[Stored items]

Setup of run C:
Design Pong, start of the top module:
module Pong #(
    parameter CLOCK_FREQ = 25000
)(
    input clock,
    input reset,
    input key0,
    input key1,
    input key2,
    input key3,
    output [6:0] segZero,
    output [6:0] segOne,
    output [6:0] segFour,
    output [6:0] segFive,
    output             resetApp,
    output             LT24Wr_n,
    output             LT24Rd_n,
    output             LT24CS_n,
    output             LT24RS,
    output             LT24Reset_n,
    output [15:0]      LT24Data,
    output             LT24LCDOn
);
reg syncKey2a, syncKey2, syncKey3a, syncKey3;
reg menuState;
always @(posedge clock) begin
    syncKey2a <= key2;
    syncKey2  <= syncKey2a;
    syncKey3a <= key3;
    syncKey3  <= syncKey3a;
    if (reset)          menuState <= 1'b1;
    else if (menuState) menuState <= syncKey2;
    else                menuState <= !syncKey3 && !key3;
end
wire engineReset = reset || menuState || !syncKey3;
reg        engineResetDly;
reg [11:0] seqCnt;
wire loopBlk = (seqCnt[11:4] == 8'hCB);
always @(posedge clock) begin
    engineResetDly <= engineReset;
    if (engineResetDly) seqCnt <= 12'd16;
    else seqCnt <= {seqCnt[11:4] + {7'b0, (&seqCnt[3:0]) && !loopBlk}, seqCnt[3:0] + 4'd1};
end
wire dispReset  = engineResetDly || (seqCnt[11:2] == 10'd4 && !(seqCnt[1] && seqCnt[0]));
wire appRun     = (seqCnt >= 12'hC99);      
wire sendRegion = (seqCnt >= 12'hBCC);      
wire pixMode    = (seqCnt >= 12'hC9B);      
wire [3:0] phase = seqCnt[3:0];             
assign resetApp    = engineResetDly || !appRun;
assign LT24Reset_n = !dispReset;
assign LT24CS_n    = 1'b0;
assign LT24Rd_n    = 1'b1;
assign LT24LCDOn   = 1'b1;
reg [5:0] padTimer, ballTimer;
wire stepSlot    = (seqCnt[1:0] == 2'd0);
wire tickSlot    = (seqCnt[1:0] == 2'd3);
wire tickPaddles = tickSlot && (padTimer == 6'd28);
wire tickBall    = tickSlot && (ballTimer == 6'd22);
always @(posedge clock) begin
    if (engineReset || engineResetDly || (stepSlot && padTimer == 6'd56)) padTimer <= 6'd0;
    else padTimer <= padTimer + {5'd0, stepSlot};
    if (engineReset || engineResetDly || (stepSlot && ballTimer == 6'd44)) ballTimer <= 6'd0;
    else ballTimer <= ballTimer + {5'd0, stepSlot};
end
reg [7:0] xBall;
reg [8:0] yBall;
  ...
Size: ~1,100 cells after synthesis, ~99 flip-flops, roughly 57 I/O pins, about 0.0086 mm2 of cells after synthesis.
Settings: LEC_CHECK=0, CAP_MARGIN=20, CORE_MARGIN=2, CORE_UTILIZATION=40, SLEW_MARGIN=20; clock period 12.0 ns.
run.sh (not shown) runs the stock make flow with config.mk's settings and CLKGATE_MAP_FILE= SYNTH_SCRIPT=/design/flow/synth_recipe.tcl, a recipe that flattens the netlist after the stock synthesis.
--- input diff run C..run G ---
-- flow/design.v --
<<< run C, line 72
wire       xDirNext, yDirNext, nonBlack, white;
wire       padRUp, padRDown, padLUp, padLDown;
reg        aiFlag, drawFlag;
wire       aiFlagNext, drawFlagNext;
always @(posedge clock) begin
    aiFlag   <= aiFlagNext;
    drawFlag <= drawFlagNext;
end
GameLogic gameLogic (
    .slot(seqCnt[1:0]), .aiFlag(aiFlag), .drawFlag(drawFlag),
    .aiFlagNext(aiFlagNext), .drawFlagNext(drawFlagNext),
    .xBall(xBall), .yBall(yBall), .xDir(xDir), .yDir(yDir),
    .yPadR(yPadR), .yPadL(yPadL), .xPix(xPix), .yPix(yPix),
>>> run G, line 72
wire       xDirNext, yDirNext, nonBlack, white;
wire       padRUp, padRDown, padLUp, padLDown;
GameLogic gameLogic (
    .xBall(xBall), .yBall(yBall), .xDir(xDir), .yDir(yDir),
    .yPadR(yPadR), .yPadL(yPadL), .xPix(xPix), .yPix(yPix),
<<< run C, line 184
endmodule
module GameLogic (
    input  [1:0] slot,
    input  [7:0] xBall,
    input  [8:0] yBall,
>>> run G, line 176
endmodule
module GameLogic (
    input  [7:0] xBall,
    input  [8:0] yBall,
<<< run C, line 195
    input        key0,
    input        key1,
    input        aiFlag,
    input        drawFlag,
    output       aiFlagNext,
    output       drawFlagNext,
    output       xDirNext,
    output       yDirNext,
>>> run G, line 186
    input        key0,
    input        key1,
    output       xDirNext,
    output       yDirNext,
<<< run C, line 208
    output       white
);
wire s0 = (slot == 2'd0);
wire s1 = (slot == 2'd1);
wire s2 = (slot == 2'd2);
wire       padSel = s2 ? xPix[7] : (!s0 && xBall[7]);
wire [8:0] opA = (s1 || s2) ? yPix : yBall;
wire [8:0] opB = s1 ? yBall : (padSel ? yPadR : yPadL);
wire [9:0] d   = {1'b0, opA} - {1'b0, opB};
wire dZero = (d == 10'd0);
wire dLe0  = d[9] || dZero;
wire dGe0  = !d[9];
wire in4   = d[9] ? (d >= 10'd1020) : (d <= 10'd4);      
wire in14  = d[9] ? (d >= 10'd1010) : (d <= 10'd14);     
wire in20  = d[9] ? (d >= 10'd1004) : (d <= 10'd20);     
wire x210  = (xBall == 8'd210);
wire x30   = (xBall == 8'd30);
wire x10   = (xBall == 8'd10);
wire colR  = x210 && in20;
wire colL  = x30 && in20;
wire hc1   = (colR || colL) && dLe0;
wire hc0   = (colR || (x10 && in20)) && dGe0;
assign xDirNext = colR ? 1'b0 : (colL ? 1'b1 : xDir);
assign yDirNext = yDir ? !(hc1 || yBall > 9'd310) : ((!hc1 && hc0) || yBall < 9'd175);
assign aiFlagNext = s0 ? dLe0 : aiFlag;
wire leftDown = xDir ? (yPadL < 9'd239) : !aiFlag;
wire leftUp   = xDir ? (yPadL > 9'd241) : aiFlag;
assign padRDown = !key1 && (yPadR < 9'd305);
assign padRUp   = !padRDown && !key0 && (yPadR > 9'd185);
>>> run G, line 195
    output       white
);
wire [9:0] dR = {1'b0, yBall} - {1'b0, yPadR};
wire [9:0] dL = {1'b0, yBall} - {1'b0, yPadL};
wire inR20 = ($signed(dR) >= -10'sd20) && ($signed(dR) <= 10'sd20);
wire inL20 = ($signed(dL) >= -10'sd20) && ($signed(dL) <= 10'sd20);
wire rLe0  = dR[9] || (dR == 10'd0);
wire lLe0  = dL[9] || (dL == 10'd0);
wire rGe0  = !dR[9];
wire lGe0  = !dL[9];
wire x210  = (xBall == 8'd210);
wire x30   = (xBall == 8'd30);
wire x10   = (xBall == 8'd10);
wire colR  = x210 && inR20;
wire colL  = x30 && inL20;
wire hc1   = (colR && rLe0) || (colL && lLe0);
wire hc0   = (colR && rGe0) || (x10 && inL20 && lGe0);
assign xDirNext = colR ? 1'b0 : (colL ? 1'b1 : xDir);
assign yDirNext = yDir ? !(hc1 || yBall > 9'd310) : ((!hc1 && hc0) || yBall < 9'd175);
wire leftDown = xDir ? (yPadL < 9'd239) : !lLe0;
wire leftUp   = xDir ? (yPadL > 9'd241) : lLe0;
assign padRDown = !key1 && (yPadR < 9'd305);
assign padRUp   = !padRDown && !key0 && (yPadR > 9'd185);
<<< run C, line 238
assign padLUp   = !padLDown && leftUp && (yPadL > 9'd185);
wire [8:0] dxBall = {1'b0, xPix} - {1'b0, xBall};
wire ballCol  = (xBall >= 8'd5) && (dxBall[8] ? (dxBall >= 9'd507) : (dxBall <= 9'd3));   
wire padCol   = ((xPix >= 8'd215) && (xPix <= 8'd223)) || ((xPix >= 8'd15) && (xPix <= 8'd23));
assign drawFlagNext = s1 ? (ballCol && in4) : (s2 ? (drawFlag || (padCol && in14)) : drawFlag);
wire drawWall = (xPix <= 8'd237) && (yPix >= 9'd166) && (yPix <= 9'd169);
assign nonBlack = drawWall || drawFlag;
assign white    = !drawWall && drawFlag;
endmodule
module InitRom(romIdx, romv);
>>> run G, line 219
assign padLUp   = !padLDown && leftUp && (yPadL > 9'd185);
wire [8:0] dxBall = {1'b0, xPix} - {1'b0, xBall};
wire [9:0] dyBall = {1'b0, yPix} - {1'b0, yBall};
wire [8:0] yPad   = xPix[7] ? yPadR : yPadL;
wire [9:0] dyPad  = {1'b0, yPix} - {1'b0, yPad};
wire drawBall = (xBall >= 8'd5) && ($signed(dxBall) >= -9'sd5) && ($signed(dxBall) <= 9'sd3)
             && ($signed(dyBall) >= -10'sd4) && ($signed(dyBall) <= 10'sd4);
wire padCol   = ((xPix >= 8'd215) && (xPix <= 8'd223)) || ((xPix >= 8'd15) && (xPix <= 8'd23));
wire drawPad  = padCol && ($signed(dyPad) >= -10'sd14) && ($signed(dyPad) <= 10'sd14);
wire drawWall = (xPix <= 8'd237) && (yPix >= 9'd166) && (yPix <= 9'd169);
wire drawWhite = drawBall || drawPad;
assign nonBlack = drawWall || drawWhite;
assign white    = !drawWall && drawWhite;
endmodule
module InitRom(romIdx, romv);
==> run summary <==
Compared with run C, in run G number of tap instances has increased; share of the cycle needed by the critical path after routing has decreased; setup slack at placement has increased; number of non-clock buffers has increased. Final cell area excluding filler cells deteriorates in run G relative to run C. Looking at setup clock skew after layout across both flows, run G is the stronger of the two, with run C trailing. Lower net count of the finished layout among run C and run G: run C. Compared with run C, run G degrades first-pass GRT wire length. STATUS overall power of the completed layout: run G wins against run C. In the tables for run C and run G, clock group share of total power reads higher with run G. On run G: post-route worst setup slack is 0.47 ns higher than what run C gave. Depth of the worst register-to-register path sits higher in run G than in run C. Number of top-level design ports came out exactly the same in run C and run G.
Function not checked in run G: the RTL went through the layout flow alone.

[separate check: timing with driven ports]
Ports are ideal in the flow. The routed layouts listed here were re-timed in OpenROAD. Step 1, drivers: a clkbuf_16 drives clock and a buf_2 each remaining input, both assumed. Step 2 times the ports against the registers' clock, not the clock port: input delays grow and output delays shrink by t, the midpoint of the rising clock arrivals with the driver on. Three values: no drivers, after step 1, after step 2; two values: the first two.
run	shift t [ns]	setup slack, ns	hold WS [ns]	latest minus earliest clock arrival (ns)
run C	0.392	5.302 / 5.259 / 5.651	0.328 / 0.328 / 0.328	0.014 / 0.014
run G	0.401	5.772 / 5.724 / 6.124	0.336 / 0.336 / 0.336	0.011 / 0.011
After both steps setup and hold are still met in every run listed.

• _What is being asked_: Wherever the word "padTimer" occurs in the data above, copy the line it sits in.

• _Worked solution_:
reg [5:0] padTimer, ballTimer;
wire tickPaddles = tickSlot && (padTimer == 6'd28);
    if (engineReset || engineResetDly || (stepSlot && padTimer == 6'd56)) padTimer <= 6'd0;
    else padTimer <= padTimer + {5'd0, stepSlot};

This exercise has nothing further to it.